> _Work request_: Return, exactly and in full, the lines of the records below starting at the one with "Settings: CORE_UTILIZATION changed" and ending at the one with "Notes after the", and no other lines.

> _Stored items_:
■ ■ ■
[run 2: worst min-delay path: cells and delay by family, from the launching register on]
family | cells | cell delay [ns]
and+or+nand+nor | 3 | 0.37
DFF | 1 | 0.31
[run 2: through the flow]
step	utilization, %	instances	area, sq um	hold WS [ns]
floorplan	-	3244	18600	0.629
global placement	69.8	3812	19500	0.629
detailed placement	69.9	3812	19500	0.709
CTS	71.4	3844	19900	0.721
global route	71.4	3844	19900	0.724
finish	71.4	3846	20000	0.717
■ ■ ■
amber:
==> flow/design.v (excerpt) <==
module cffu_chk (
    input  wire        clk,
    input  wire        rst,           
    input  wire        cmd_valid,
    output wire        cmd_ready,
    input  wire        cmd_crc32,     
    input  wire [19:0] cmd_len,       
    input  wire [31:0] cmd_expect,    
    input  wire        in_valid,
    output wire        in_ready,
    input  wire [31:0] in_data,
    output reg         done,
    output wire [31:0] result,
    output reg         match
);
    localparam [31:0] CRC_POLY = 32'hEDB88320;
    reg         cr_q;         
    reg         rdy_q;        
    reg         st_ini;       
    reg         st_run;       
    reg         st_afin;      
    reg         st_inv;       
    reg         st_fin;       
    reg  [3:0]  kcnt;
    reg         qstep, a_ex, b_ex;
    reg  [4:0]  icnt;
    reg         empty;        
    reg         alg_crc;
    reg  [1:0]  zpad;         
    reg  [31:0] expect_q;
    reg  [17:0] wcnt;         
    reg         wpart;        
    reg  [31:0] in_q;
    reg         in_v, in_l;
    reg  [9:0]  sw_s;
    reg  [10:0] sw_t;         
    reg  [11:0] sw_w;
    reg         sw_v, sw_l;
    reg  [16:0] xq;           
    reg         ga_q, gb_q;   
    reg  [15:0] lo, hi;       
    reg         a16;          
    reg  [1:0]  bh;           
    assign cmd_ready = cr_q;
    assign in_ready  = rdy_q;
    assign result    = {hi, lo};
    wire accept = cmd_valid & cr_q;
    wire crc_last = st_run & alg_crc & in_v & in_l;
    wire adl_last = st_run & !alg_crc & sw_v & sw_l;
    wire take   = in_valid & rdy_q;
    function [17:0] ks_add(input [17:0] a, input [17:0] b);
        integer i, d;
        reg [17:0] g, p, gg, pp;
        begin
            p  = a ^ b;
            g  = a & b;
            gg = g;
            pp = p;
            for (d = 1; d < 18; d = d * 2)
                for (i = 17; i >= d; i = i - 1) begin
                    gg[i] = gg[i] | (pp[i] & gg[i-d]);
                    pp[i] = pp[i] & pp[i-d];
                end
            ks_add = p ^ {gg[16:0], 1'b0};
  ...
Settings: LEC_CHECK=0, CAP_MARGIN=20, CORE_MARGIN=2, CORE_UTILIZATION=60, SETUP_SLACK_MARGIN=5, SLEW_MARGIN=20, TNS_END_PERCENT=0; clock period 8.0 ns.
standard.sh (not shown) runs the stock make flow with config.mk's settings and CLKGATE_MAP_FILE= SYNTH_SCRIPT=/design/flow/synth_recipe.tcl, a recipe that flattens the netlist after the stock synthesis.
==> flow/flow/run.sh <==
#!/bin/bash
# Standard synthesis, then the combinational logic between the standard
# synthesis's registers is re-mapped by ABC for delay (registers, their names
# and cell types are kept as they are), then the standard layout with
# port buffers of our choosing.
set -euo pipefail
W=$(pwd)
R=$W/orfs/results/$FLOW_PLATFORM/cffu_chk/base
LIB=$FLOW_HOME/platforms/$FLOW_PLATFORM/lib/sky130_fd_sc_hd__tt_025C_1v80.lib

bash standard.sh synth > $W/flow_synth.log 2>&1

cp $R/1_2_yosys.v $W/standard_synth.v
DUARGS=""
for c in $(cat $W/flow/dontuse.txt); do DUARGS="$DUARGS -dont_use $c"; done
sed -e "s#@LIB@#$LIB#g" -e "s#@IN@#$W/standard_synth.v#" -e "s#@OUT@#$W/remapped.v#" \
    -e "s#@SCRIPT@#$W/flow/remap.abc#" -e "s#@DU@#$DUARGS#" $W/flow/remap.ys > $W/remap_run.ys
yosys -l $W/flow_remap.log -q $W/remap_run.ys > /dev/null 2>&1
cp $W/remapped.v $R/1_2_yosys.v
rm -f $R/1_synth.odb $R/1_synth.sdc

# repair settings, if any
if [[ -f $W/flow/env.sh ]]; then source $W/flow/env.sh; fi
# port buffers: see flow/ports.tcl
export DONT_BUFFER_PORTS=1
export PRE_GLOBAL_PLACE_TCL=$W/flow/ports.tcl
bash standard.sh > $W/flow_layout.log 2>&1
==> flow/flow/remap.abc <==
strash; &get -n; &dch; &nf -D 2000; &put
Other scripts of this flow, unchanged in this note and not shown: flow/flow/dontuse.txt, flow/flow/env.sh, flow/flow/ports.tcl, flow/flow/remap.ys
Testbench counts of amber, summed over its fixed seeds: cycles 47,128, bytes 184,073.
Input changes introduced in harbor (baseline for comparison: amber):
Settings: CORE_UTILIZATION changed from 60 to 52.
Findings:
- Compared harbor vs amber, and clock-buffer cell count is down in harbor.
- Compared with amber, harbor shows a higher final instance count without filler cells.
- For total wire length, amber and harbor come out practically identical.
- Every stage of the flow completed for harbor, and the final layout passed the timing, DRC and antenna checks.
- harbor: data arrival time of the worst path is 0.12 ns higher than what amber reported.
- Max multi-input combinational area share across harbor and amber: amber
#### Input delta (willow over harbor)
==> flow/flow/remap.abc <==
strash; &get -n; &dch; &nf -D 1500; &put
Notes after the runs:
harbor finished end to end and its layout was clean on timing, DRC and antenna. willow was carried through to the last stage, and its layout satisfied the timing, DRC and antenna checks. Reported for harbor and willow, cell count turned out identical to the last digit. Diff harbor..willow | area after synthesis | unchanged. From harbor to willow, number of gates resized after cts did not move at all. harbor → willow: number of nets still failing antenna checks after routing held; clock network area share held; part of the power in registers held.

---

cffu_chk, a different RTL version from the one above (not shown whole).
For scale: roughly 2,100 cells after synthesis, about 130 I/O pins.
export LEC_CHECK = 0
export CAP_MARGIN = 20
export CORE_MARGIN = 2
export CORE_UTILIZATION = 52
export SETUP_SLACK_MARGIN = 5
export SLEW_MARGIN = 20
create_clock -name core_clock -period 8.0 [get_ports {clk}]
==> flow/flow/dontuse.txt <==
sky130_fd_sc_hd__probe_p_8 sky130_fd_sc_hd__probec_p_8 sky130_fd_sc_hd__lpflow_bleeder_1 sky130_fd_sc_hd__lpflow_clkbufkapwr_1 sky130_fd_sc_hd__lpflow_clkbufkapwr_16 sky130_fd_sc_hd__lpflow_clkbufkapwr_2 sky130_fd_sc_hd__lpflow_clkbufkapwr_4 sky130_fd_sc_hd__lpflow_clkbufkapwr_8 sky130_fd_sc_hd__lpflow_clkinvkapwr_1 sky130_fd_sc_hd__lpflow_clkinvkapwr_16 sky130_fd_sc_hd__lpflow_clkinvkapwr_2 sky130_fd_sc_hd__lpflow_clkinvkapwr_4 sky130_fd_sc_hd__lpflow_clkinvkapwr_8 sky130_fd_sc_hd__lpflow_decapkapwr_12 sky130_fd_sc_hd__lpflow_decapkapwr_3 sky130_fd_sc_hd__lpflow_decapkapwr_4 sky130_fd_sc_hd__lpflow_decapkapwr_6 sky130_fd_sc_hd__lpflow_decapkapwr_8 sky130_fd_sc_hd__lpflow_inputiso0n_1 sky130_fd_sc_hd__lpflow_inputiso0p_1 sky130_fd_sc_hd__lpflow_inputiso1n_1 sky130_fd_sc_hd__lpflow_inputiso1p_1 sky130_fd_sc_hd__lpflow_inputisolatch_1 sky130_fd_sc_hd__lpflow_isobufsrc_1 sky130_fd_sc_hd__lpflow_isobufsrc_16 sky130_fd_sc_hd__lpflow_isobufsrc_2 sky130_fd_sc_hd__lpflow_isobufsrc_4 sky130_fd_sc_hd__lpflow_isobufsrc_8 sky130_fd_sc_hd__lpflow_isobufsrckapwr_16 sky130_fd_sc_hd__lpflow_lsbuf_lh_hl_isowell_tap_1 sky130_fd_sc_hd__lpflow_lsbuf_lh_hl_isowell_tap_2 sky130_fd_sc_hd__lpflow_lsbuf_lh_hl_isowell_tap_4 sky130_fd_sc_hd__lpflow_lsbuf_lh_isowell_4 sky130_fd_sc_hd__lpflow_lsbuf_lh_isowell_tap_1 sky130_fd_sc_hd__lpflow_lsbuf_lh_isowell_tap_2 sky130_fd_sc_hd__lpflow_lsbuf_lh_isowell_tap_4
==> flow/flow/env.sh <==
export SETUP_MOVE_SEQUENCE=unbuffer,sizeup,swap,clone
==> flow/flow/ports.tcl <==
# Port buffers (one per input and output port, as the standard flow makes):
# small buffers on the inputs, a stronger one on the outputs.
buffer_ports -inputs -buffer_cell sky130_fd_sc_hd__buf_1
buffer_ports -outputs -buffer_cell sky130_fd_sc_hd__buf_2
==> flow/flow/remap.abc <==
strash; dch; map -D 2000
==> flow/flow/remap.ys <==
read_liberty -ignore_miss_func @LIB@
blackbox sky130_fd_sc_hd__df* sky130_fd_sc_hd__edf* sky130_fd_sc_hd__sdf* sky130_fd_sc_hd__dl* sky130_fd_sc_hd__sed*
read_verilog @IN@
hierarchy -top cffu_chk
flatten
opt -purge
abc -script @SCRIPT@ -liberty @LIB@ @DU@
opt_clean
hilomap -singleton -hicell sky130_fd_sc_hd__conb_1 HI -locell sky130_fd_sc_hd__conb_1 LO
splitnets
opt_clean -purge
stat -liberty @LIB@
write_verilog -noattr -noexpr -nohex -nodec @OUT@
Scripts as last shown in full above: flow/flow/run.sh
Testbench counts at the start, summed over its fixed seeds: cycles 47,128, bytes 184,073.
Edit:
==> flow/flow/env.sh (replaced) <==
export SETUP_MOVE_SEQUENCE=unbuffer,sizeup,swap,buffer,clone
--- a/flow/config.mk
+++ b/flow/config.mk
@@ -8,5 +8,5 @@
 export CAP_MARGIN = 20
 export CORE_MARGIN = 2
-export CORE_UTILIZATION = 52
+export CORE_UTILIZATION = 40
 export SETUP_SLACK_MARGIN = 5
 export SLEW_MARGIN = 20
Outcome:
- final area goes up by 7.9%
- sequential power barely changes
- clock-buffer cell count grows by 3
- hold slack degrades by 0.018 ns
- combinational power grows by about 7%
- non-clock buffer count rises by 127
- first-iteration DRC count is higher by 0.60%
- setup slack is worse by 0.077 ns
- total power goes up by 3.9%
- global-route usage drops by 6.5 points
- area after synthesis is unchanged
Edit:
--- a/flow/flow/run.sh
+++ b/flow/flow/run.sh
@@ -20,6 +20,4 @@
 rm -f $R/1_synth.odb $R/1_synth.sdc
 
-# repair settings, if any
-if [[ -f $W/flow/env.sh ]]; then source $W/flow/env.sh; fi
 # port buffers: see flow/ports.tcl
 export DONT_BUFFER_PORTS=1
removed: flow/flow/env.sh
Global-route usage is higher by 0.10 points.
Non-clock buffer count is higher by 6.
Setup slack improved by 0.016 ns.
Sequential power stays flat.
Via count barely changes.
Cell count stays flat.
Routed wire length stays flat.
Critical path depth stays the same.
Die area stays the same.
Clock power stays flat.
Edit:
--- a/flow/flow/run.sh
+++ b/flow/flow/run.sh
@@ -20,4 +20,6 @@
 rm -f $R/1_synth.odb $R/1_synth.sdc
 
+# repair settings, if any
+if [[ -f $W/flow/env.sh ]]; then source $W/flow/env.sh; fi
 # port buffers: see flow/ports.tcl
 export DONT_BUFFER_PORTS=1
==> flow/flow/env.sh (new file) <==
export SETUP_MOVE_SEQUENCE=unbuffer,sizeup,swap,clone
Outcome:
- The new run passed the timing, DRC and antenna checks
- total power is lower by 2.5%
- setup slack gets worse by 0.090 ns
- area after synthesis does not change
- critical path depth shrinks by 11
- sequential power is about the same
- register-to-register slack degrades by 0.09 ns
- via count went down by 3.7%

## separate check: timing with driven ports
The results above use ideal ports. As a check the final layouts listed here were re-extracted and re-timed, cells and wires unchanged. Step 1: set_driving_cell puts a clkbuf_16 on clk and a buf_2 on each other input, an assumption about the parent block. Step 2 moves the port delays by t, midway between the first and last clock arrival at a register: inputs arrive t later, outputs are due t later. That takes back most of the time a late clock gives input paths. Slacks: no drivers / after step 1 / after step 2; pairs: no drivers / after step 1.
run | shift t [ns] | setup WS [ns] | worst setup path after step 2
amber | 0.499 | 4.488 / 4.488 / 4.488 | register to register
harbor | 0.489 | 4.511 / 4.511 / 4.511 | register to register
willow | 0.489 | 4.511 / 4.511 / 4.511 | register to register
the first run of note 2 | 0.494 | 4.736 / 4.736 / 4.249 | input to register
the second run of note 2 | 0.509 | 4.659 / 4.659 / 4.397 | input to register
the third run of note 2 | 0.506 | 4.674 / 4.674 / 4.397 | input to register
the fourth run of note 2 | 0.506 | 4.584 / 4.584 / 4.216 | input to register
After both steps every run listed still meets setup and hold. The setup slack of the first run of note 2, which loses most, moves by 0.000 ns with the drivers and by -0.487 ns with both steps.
■ ■ ■
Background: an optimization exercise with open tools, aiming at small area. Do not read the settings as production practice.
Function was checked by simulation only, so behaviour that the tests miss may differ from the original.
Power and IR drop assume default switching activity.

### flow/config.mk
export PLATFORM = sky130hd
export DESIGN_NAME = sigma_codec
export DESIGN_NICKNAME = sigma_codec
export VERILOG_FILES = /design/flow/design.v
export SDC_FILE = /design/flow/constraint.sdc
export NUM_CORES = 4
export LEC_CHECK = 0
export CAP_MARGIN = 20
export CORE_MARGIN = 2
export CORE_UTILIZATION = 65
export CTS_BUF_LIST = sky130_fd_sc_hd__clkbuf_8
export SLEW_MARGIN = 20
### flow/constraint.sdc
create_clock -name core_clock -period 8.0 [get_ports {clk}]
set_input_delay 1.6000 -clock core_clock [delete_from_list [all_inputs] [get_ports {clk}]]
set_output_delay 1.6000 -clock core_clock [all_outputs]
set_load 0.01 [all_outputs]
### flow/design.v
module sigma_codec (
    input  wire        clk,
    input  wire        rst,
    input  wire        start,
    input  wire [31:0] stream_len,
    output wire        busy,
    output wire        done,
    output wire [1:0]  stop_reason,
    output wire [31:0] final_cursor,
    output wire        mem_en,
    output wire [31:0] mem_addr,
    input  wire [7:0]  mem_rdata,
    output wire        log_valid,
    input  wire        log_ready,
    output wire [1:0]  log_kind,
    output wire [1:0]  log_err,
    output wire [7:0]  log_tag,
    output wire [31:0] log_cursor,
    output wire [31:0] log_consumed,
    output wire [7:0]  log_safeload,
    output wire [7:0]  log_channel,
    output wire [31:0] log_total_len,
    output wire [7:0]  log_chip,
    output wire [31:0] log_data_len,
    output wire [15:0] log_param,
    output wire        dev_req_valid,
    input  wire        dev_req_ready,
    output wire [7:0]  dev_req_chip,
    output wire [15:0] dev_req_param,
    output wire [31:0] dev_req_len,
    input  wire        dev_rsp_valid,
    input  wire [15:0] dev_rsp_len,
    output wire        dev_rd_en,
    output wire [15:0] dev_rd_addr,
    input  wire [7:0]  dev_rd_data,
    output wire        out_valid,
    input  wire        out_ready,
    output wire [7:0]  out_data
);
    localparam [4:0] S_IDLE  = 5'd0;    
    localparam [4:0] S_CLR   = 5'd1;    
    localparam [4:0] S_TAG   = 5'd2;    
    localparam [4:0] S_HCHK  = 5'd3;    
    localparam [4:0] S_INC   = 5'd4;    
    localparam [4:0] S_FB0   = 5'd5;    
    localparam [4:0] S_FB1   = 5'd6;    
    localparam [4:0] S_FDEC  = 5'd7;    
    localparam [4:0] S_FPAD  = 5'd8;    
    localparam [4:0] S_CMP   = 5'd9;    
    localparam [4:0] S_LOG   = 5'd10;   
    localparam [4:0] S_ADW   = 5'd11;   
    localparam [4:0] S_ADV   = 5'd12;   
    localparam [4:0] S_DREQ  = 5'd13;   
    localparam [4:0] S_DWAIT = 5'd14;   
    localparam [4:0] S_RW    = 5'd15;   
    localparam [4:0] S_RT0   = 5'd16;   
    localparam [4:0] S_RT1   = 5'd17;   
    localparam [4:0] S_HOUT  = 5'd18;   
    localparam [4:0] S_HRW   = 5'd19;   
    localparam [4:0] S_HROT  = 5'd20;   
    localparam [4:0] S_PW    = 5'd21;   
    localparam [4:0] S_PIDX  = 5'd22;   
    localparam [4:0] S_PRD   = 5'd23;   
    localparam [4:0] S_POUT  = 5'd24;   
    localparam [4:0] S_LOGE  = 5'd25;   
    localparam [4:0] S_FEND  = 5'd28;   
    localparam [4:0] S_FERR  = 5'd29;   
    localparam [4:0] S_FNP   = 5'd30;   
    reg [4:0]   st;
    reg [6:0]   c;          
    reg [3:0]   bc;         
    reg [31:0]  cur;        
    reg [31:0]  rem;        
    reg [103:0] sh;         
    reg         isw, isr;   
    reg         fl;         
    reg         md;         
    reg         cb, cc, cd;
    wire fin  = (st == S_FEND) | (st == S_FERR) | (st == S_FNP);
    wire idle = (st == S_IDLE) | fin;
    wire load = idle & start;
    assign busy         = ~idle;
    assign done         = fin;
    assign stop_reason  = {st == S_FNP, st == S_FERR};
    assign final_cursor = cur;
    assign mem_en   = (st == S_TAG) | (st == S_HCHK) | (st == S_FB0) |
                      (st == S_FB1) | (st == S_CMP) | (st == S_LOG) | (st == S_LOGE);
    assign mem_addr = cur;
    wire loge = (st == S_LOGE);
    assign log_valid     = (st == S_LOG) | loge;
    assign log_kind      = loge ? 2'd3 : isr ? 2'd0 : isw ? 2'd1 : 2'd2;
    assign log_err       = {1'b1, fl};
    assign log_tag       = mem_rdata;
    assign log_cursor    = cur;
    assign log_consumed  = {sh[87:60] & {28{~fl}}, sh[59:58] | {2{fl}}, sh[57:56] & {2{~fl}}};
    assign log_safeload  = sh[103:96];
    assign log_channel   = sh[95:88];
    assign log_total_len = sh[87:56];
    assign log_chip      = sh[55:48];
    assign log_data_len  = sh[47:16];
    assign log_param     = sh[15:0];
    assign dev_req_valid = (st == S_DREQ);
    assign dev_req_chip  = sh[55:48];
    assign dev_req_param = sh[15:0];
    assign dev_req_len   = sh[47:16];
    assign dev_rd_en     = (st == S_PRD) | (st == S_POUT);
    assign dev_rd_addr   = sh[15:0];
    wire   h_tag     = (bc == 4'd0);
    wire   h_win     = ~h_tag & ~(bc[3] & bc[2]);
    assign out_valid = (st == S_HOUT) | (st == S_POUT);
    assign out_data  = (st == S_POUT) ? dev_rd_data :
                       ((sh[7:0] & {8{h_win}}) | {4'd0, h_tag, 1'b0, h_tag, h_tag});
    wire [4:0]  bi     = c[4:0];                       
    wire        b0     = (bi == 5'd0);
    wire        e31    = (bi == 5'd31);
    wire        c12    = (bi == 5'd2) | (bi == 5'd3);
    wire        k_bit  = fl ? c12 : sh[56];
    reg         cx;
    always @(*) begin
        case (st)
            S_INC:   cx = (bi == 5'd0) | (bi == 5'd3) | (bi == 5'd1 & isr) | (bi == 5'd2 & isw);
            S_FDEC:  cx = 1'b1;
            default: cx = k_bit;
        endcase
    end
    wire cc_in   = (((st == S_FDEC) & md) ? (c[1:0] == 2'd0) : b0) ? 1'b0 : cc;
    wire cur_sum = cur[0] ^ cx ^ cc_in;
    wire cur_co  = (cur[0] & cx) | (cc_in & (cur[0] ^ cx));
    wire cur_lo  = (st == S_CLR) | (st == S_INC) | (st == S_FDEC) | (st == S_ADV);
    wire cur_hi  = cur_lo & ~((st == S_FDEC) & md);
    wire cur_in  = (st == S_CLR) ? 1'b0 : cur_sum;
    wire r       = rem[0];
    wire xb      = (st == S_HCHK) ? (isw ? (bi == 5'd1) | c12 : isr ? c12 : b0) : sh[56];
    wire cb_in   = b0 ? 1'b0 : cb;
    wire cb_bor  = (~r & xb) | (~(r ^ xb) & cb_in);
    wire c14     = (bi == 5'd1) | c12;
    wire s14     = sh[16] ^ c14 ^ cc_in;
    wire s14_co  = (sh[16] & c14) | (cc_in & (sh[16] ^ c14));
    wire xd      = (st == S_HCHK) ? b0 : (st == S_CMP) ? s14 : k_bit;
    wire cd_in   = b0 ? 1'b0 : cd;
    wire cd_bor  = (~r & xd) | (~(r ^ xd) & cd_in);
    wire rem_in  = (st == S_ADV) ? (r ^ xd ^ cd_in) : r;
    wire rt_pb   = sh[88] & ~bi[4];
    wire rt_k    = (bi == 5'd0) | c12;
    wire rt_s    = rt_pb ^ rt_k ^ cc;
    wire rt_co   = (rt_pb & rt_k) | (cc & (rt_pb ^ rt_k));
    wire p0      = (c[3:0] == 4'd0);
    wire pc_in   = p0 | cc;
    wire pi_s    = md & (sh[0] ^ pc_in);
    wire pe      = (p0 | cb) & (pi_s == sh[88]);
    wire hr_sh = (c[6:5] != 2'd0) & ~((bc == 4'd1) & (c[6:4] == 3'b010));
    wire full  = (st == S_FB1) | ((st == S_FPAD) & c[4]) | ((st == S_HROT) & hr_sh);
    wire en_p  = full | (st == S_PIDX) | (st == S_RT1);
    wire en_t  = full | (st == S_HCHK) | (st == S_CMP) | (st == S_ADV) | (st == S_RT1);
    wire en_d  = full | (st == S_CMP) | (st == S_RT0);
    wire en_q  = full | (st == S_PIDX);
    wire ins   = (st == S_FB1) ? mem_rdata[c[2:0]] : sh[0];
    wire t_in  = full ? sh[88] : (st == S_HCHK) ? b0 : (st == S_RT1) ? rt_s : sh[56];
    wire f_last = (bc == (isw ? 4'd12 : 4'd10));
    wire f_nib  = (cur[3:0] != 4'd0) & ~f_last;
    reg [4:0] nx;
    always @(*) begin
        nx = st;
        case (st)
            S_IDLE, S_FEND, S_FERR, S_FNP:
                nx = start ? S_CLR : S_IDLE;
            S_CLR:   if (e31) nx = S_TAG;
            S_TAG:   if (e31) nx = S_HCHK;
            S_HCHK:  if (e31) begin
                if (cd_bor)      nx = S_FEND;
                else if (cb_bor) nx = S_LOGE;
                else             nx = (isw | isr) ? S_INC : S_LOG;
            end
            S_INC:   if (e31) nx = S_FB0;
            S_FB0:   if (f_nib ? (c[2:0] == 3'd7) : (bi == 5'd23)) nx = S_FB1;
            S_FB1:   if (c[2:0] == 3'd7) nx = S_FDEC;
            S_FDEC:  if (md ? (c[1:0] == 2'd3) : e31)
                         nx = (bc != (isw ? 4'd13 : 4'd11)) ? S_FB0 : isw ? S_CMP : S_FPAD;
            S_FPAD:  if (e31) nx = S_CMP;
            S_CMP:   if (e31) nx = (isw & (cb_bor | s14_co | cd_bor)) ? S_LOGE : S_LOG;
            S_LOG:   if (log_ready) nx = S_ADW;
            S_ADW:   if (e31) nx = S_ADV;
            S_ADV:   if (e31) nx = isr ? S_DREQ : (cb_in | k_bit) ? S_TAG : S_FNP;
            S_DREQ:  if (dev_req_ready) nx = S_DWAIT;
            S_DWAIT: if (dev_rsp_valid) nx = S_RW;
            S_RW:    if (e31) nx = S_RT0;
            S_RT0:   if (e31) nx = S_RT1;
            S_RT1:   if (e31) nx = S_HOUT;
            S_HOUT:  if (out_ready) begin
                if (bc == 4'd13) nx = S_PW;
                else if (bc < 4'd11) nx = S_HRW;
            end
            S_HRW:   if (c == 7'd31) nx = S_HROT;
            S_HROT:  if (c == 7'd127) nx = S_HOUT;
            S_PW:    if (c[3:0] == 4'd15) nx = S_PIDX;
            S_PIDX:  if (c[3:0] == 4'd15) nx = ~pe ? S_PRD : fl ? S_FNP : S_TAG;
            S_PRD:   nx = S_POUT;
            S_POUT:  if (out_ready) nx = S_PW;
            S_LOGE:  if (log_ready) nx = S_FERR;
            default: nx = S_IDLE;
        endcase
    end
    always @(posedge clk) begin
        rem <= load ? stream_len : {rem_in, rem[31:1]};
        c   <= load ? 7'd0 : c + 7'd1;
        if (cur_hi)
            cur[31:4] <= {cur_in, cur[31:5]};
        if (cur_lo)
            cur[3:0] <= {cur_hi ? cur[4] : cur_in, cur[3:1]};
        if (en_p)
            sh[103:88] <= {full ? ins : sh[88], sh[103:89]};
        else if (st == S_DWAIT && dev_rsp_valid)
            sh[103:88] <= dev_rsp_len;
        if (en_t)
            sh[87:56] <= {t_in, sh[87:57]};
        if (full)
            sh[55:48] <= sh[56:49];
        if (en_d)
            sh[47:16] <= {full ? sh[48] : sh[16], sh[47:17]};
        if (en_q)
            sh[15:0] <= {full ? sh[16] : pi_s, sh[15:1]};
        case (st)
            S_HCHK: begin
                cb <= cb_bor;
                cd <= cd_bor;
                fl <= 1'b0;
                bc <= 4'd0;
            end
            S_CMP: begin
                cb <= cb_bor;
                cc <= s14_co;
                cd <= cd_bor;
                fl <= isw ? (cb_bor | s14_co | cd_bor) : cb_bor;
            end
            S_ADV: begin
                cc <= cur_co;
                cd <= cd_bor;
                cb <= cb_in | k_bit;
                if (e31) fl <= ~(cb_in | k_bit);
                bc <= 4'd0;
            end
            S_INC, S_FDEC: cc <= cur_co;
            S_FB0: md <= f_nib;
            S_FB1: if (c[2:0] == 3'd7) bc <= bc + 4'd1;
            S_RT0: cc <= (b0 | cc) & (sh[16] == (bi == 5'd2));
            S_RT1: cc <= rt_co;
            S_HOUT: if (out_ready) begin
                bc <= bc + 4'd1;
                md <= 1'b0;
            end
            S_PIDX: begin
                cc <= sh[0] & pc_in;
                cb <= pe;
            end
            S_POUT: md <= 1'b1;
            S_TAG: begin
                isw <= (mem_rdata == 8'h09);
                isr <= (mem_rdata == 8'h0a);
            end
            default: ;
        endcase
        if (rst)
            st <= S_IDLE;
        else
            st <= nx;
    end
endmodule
■ ■ ■
> _Solution to this task_:
Settings: CORE_UTILIZATION changed from 60 to 52.
Findings:
- Compared harbor vs amber, and clock-buffer cell count is down in harbor.
- Compared with amber, harbor shows a higher final instance count without filler cells.
- For total wire length, amber and harbor come out practically identical.
- Every stage of the flow completed for harbor, and the final layout passed the timing, DRC and antenna checks.
- harbor: data arrival time of the worst path is 0.12 ns higher than what amber reported.
- Max multi-input combinational area share across harbor and amber: amber
#### Input delta (willow over harbor)
==> flow/flow/remap.abc <==
strash; &get -n; &dch; &nf -D 1500; &put
Notes after the runs:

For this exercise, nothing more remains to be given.